--- config.mk ---
export PLATFORM = sky130hd
export DESIGN_NAME = lsu_ctrl
export DESIGN_NICKNAME = d
export VERILOG_FILES = /design/src/rtl/lsu_ctrl_pkg.sv /design/src/rtl/lsu_ctrl_lane_ext.sv /design/src/rtl/lsu_ctrl.sv
export SDC_FILE = /design/constraint.sdc
export NUM_CORES = 1
export LEC_CHECK = 0
export CORE_ASPECT_RATIO = 1.25
export CORE_MARGIN = 10
export CORE_UTILIZATION = 49
export DETAILED_ROUTE_END_ITERATION = 10
export PLACE_DENSITY_LB_ADDON = 0.15
export SLEW_MARGIN = 20
export SYNTH_ARGS = -nofsm -noshare
export SYNTH_HDL_FRONTEND = slang
export SYNTH_SLANG_ARGS = --single-unit
export TNS_END_PERCENT = 100
--- constraint.sdc ---
create_clock -name clk -period 16.7 [get_ports clk]
set_input_delay 1.67 -clock clk [delete_from_list [all_inputs] [get_ports clk]]
set_output_delay 1.67 -clock clk [all_outputs]
set_load 0.1 [all_outputs]
--- src/rtl/lsu_ctrl_pkg.sv ---
// Shared constants for the load/store controller: access-width codes, FSM states
// and the size-to-base-mask helpers.
package lsu_ctrl_pkg;

    localparam int XLEN       = 64;
    localparam int ImmWidth   = XLEN;
    localparam int WdtTypeCnt = 4;

    localparam logic [WdtTypeCnt-1:0] Wdt8  = 4'b0001;
    localparam logic [WdtTypeCnt-1:0] Wdt16 = 4'b0010;
    localparam logic [WdtTypeCnt-1:0] Wdt32 = 4'b0100;
    localparam logic [WdtTypeCnt-1:0] Wdt64 = 4'b1000;

    localparam logic [7:0] MaskB = 8'h01;
    localparam logic [7:0] MaskH = 8'h03;
    localparam logic [7:0] MaskW = 8'h0F;
    localparam logic [7:0] MaskD = 8'hFF;

    typedef enum logic [1:0] {
        IDLE = 2'd0,
        REQ  = 2'd1,
        WAIT = 2'd2,
        DONE = 2'd3
    } lsu_state_e;

    function automatic logic [7:0] wdt_base_mask(input logic [WdtTypeCnt-1:0] wdt);
        logic [7:0] m;
        case (wdt)
            Wdt8:    m = MaskB;
            Wdt16:   m = MaskH;
            Wdt32:   m = MaskW;
            Wdt64:   m = MaskD;
            default: m = 8'h00;
        endcase
        return m;
    endfunction

    // Non-one-hot codes are never flagged; they still run a transaction.
    function automatic logic wdt_misaligned(input logic [WdtTypeCnt-1:0] wdt,
                                            input logic [2:0] off);
        logic mis;
        case (wdt)
            Wdt16:   mis = off[0];
            Wdt32:   mis = |off[1:0];
            Wdt64:   mis = |off;
            default: mis = 1'b0;
        endcase
        return mis;
    endfunction

endpackage

--- src/rtl/lsu_ctrl_lane_ext.sv ---
// lsu_lane_ext: right-aligns 8-byte read data by the byte lane offset and
// sign/zero-extends it to the requested access width.
module lsu_lane_ext
    import lsu_ctrl_pkg::*;
#(
    parameter int XLEN  = lsu_ctrl_pkg::XLEN,
    parameter int WDT_W = lsu_ctrl_pkg::WdtTypeCnt
) (
    input  logic [XLEN-1:0]  rdata,
    input  logic [2:0]       off,
    input  logic [WDT_W-1:0] wdt,
    input  logic             is_unsigned,
    output logic [XLEN-1:0]  data
);

    logic [XLEN-1:0] shifted;

    assign shifted = rdata >> {off, 3'b000};

    always_comb begin
        data = '0;
        case (wdt)
            Wdt8:    data = {{(XLEN-8){~is_unsigned & shifted[7]}},   shifted[7:0]};
            Wdt16:   data = {{(XLEN-16){~is_unsigned & shifted[15]}}, shifted[15:0]};
            Wdt32:   data = {{(XLEN-32){~is_unsigned & shifted[31]}}, shifted[31:0]};
            Wdt64:   data = shifted;
            default: data = '0;
        endcase
    end

endmodule

--- src/rtl/lsu_ctrl.sv ---
// Load/store sequencer between EXU and the data-memory port: one operation at a time.
// Optional misaligned-access trap enabled by defining LSU_MISALIGN_CHK_EN.
module lsu_ctrl
#(
    parameter int XLEN  = lsu_ctrl_pkg::XLEN,
    parameter int WDT_W = lsu_ctrl_pkg::WdtTypeCnt
) (
    input  logic             clk,
    input  logic             rst,
    input  logic             in_valid,
    output logic             in_ready,
    input  logic             in_wen,
    input  logic [XLEN-1:0]  in_addr,
    input  logic [XLEN-1:0]  in_wdata,
    input  logic [WDT_W-1:0] in_wdt_op,
    input  logic             in_unsigned,
    output logic             mem_req_valid,
    input  logic             mem_req_ready,
    output logic [XLEN-1:0]  mem_req_addr,
    output logic             mem_req_wen,
    output logic [XLEN-1:0]  mem_req_wdata,
    output logic [7:0]       mem_req_wmask,
    input  logic             mem_resp_valid,
    input  logic [XLEN-1:0]  mem_resp_rdata,
    output logic             mem_resp_ready,
    output logic             out_valid,
    input  logic             out_ready,
    output logic [XLEN-1:0]  out_rdata
`ifdef LSU_MISALIGN_CHK_EN
    ,
    output logic             out_misalign
`endif
);

    import lsu_ctrl_pkg::*;

    lsu_state_e       state_q, state_d;
    logic             wen_q, wen_d;
    logic             uns_q, uns_d;
    logic [2:0]       off_q, off_d;
    logic [WDT_W-1:0] wdt_q, wdt_d;
    logic [XLEN-1:0]  addr_q, addr_d;
    logic [XLEN-1:0]  wdata_q, wdata_d;
    logic [7:0]       wmask_q, wmask_d;
    logic [XLEN-1:0]  result_q, result_d;
    logic [XLEN-1:0]  ext_data;
    logic [2:0]       in_off;
    logic             in_mis;

    assign in_off = in_addr[2:0];

`ifdef LSU_MISALIGN_CHK_EN
    logic misalign_q, misalign_d;
    assign in_mis       = wdt_misaligned(in_wdt_op, in_off);
    assign out_misalign = misalign_q;
`else
    assign in_mis = 1'b0;
`endif

    lsu_lane_ext #(
        .XLEN (XLEN),
        .WDT_W(WDT_W)
    ) u_lane_ext (
        .rdata      (mem_resp_rdata),
        .off        (off_q),
        .wdt        (wdt_q),
        .is_unsigned(uns_q),
        .data       (ext_data)
    );

    always_comb begin
        state_d  = state_q;
        wen_d    = wen_q;
        uns_d    = uns_q;
        off_d    = off_q;
        wdt_d    = wdt_q;
        addr_d   = addr_q;
        wdata_d  = wdata_q;
        wmask_d  = wmask_q;
        result_d = result_q;
`ifdef LSU_MISALIGN_CHK_EN
        misalign_d = misalign_q;
`endif
        case (state_q)
            IDLE: begin
                if (in_valid) begin
                    wen_d    = in_wen;
                    uns_d    = in_unsigned;
                    off_d    = in_off;
                    wdt_d    = in_wdt_op;
                    addr_d   = {in_addr[XLEN-1:3], 3'b000};
                    // Lane shift and mask are precomputed so the request is a pure register.
                    wdata_d  = in_wdata << {in_off, 3'b000};
                    wmask_d  = wdt_base_mask(in_wdt_op) << in_off;
                    result_d = '0;
`ifdef LSU_MISALIGN_CHK_EN
                    misalign_d = in_mis;
`endif
                    state_d  = in_mis ? DONE : REQ;
                end
            end
            REQ: begin
                if (mem_req_ready) state_d = WAIT;
            end
            WAIT: begin
                if (mem_resp_valid) begin
                    result_d = wen_q ? '0 : ext_data;
                    state_d  = DONE;
                end
            end
            DONE: begin
                if (out_ready) state_d = IDLE;
            end
            default: state_d = IDLE;
        endcase
    end

    always_ff @(posedge clk or posedge rst) begin
        if (rst) begin
            state_q  <= IDLE;
            wen_q    <= 1'b0;
            uns_q    <= 1'b0;
            off_q    <= '0;
            wdt_q    <= '0;
            addr_q   <= '0;
            wdata_q  <= '0;
            wmask_q  <= '0;
            result_q <= '0;
`ifdef LSU_MISALIGN_CHK_EN
            misalign_q <= 1'b0;
`endif
        end else begin
            state_q  <= state_d;
            wen_q    <= wen_d;
            uns_q    <= uns_d;
            off_q    <= off_d;
            wdt_q    <= wdt_d;
            addr_q   <= addr_d;
            wdata_q  <= wdata_d;
            wmask_q  <= wmask_d;
            result_q <= result_d;
`ifdef LSU_MISALIGN_CHK_EN
            misalign_q <= misalign_d;
`endif
        end
    end

    assign in_ready       = (state_q == IDLE);
    assign mem_req_valid  = (state_q == REQ);
    assign mem_resp_ready = (state_q == WAIT);
    assign out_valid      = (state_q == DONE);
    assign mem_req_addr   = addr_q;
    assign mem_req_wen    = wen_q;
    assign mem_req_wdata  = wdata_q;
    assign mem_req_wmask  = wmask_q;
    assign out_rdata      = result_q;

endmodule

==> results.json, run 1 <==
{
  "drive_above_1_share_pct": 6.04,
  "drc_errors": 0,
  "cts_hold_buf": 0,
  "period_needed_ps": 4140,
  "vias": 11100,
  "grt_pass1_vias": 11200,
  "end_kind": "primary output",
  "async_flop_share_pct": 100,
  "stdcell_count": 1928,
  "worstHoldPathType": "reg -> reg",
  "worst_pin_slew_ps": 1120,
  "ant_nets": 0,
  "clock_path_buffers": 3,
  "pin_count": 409,
  "dp_hpwl_mm": 31.8,
  "gp_congestion": 0.973,
  "synth.yosys.warnings": 0,
  "r2r-start": "off_q[0]$_DFFE_PP0P_",
  "io_buffer_count": 405,
  "wl_mm": 43.3,
  "grt_pass1_wl_mm": 64.7,
  "clkTransAtPathRegs_ps": 60,
  "hold_viol": 0,
  "synth_edf_count": 0,
  "drv_slew": 0,
  "root_buffer": "clkbuf_16",
  "skew_ps": 16.6,
  "setup_viol": 0,
  "synth_cell_types": 62,
  "die_area_um2": 30000,
  "initial_core_util_pct": 49.9,
  "period_share_pct": 24.8,
  "htreeDepth": 1,
  "final_nets": 1832,
  "cp.arrival_ps": 2470,
  "yosysSeqAreaShare_pct": 45.2,
  "peakVddDrop_uv": 190,
  "wl_per_cell_um": 22.5,
  "worstSetupStartpoint": "state_q[1]$_DFFE_PP0P_",
  "die_h_um": 191,
  "gr-usage-all-layers_pct": 27.5,
  "avgViaCountPerCell": 5.78,
  "leakage_nw": 7.08,
  "clk_latency_ps": 520,
  "ctsResizeCount": 0,
  "drv_cap": 0,
  "relSlewSlack_pct": 24.9,
  "coreArea_um2": 23000,
  "yosys_register_bits": 208,
  "netlist_instances": 1293,
  "avgSynthCellArea_um2": 8.90,
  "grt_max_degree": 128,
  "synthFlopType": "dfrtp_1",
  "dpl.cell_count": 1888,
  "max_clock_freq_ghz": 0.241,
  "drt_iter0_drc": 779,
  "first_pass_iters": 5,
  "cts_tree": "yes",
  "syn2layout_area_growth_pct": 41.5,
  "rsz0062_at_grt": "false",
  "worstHoldStart": "mem_req_addr[9]$_DFFE_PP0P_",
  "cts_buffers": 22,
  "worstSetupPathType": "reg -> out",
  "setup_tns_ps": 0,
  "antenna_found_initial": 4,
  "crit_required_ps": 15030,
  "globalRouteOverflowTotal": 0,
  "p_per_area_nw_per_um2": 227,
  "holdWs_ps": 470,
  "rows": 62,
  "fill_cells": 1838,
  "synth_area_um2": 11500,
  "status": "completed",
  "worstPathMaxFanout": 5,
  "start_kind": "flip-flop",
  "cts_setup_buffers": 0,
  "cts_num_sinks": 208,
  "dieWidth_um": 157
}
==> logic make-up (layout without fill, tap and decap cells) <==
logic type	count (synthesis)	in the layout	share of synthesized area (%)
AND/OR/NAND/NOR	445	445	16.5
other	1	4	0.0326
buffers and inverters	118	462	4.39
AO/OA/AOI/OAI	362	362	19.4
adder cells (fa/ha/maj)	4	4	0.435
XOR/XNOR	1	1	0.0762
multiplexers	154	154	13.9
flip-flops	208	208	45.2
==> layout make-up <==
class	count	area [um2]	area share [%]
antenna	1	2.50	0.0154
clock buffer	26	596	3.66
clock inverter	13	133	0.815
inverter	8	37.5	0.231
multi-input combinational	969	5820	35.8
sequential	208	5210	32.0
tap	288	360	2.21
timing repair buffer	415	4120	25.3
==> cells in the mapped netlist (all sizes together) (2+ instances only) <==
master	n	area share, %
nor2b	18	1.0
clkbuf	67	2.2
nand3b	3	0.20
o31ai	2	0.13
nor2	51	1.8
nand2	323	11
nor3	4	0.22
mux2i	127	11
o221ai	8	0.61
o21ai	102	4.5
mux2	25	2.5
or2	5	0.27
a22oi	28	1.8
ha	4	0.44
dfrtp	208	45
or4	2	0.13
nand2b	17	0.92
o22ai	19	1.1
buf	43	1.9
nand3	11	0.48
inv	8	0.26
a22o	18	1.4
nor4	4	0.35
a21oi	114	5.0
a21o	2	0.13
a2bb2oi	9	0.69
a211oi	21	1.5
o311ai	2	0.15
o211ai	16	1.0
a31oi	7	0.38
o21a	9	0.59
mux4	2	0.39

§ WHAT IS NEEDED
From the records above, copy only the lines starting with the line that holds "export PLACE_DENSITY_LB_ADDON = 0.15" and going on through the line that holds "localparam int XLEN", exactly as written.

§ SOLUTION TO THIS EXERCISE
export PLACE_DENSITY_LB_ADDON = 0.15
export SLEW_MARGIN = 20
export SYNTH_ARGS = -nofsm -noshare
export SYNTH_HDL_FRONTEND = slang
export SYNTH_SLANG_ARGS = --single-unit
export TNS_END_PERCENT = 100
--- constraint.sdc ---
create_clock -name clk -period 16.7 [get_ports clk]
set_input_delay 1.67 -clock clk [delete_from_list [all_inputs] [get_ports clk]]
set_output_delay 1.67 -clock clk [all_outputs]
set_load 0.1 [all_outputs]
--- src/rtl/lsu_ctrl_pkg.sv ---
// Shared constants for the load/store controller: access-width codes, FSM states
// and the size-to-base-mask helpers.
package lsu_ctrl_pkg;

    localparam int XLEN       = 64;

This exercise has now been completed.